Stored data
---------------
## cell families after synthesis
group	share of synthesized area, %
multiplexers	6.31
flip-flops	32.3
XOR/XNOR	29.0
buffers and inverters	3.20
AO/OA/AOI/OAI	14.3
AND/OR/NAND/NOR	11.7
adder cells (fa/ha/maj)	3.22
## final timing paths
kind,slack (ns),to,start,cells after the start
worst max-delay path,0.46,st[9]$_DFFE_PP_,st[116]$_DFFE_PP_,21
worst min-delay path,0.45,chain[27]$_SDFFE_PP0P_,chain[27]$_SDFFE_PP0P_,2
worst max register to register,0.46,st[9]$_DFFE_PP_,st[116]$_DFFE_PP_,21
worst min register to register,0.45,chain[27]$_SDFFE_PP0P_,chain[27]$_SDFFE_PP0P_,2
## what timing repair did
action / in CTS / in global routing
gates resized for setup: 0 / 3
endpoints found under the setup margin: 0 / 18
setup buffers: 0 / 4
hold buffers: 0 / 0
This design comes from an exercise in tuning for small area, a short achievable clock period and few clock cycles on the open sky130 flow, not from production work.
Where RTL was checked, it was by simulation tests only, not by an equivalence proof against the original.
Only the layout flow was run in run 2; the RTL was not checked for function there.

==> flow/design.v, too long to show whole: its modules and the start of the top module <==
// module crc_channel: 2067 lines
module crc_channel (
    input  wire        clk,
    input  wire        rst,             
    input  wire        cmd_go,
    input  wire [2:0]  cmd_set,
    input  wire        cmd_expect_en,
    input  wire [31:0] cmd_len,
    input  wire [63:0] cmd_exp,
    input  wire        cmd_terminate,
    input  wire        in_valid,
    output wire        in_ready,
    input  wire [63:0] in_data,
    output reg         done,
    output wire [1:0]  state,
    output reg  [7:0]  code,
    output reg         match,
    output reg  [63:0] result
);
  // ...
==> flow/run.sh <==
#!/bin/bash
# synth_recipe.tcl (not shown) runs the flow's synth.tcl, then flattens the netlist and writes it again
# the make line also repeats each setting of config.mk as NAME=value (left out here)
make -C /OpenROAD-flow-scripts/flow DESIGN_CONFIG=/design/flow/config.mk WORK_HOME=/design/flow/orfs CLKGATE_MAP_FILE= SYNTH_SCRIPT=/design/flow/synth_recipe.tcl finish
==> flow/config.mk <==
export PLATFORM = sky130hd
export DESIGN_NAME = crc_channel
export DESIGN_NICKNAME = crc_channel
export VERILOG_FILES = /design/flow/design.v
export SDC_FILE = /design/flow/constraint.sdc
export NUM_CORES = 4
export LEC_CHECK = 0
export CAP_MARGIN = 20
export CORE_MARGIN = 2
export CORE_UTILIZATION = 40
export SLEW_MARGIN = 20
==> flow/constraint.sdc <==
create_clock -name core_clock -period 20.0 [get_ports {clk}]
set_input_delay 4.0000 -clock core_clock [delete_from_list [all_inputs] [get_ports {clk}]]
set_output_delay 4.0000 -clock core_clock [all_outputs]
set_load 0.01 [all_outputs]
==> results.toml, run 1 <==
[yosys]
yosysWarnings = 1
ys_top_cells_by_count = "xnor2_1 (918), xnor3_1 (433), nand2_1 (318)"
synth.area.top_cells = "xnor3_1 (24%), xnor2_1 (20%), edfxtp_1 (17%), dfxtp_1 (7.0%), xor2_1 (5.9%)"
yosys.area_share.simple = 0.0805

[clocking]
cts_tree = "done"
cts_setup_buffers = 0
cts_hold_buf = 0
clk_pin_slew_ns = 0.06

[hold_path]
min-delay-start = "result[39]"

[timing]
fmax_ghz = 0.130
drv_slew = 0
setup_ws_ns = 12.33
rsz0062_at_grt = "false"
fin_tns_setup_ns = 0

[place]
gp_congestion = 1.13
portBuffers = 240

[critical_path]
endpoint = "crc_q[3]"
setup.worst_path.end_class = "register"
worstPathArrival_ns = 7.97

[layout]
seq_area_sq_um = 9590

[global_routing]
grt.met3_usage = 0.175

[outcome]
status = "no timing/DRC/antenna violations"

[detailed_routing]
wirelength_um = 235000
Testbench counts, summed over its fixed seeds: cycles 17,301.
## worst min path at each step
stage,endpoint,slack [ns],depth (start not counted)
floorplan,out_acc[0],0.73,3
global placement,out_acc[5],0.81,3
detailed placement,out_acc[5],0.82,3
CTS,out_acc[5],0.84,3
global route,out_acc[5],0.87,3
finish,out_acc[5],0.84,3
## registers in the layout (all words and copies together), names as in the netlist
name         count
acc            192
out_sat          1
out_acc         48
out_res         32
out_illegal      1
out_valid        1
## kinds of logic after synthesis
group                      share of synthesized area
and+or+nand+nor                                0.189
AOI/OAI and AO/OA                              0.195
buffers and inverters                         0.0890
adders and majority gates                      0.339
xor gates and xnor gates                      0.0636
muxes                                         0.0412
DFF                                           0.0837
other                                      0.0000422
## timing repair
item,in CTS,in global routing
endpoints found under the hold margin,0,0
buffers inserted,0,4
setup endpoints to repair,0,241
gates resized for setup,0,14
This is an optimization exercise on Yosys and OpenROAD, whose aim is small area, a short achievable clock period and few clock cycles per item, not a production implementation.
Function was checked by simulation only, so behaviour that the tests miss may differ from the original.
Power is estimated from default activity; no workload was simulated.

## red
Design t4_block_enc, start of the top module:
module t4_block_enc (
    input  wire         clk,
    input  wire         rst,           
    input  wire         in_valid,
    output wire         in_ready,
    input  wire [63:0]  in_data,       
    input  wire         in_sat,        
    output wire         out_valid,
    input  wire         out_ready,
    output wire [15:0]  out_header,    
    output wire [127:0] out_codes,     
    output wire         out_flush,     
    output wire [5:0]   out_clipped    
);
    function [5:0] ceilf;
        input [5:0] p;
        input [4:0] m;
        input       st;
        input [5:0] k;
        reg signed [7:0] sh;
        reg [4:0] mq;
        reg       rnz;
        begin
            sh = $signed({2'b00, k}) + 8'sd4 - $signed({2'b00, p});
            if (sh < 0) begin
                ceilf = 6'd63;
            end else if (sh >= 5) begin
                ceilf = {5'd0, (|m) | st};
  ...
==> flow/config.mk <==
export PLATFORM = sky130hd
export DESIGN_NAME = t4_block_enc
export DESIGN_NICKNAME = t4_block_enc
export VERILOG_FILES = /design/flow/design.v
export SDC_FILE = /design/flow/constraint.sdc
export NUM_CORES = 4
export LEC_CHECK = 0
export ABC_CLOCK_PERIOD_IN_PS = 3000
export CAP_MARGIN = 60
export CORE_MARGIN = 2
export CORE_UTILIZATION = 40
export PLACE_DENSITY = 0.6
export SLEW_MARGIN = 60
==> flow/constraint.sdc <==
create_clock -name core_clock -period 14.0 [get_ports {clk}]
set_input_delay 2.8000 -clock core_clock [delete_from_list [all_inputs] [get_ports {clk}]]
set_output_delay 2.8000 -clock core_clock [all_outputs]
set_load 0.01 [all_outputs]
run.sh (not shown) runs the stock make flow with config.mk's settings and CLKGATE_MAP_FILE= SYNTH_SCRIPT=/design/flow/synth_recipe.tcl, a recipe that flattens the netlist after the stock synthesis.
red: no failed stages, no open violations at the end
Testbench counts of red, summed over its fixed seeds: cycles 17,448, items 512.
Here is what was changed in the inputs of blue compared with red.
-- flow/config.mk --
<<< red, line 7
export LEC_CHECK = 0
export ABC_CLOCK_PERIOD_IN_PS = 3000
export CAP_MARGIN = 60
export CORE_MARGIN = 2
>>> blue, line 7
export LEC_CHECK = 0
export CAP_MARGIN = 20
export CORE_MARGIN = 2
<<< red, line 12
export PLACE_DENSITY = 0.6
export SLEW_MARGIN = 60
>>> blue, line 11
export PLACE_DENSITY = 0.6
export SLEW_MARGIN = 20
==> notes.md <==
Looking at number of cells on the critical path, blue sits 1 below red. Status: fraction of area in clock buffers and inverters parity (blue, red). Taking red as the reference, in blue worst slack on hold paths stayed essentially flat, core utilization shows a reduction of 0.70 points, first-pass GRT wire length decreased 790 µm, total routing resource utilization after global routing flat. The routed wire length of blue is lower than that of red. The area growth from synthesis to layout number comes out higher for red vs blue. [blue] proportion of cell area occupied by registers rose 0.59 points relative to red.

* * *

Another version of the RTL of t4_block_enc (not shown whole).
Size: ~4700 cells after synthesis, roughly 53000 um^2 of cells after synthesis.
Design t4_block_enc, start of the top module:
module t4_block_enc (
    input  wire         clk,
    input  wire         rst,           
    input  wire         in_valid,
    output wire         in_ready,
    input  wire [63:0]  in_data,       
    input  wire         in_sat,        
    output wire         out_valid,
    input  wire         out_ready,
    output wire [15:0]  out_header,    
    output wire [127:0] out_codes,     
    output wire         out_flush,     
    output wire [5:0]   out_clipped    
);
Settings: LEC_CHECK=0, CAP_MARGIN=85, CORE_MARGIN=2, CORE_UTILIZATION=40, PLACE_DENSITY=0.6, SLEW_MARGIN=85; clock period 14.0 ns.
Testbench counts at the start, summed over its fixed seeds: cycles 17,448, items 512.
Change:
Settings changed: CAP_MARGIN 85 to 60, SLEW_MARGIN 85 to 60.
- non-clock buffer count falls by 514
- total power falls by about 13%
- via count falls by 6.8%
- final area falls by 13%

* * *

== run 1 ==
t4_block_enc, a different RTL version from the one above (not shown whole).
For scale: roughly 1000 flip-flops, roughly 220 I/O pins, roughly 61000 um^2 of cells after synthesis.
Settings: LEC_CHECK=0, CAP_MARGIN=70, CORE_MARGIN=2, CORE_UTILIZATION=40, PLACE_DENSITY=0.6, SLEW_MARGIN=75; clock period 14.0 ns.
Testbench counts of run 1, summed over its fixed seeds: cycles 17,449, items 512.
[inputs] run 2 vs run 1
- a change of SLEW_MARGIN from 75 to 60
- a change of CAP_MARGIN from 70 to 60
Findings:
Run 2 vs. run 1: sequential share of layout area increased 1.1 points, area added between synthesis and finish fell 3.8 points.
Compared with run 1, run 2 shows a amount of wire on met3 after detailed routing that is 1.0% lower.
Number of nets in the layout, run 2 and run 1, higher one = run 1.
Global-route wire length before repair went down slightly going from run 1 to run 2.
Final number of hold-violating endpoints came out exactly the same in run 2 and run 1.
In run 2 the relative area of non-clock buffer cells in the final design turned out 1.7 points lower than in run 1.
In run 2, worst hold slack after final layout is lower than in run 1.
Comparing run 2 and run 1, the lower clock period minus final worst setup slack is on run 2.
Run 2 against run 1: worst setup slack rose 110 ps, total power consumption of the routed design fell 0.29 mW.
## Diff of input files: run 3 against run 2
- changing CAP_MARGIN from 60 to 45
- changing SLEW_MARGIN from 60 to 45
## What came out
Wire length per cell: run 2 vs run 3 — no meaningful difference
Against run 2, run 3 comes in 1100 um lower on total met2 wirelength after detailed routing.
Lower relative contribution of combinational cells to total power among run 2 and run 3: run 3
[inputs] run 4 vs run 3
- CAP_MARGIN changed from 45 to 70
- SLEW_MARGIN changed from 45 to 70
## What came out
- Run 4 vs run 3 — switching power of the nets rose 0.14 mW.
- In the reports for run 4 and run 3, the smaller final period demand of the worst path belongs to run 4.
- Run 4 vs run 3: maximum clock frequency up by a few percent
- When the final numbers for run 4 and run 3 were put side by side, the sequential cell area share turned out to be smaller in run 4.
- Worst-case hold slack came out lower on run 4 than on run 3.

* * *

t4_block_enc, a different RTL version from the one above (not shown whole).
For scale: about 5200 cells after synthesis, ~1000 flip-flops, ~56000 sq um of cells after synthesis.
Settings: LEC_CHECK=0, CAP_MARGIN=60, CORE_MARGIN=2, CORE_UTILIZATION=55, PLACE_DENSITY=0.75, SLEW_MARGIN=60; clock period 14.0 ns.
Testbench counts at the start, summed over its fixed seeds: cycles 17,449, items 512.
---------------
**Task item**
Please report the number of lines in the data that include the word "under", and add no other text.

**Final answer**
2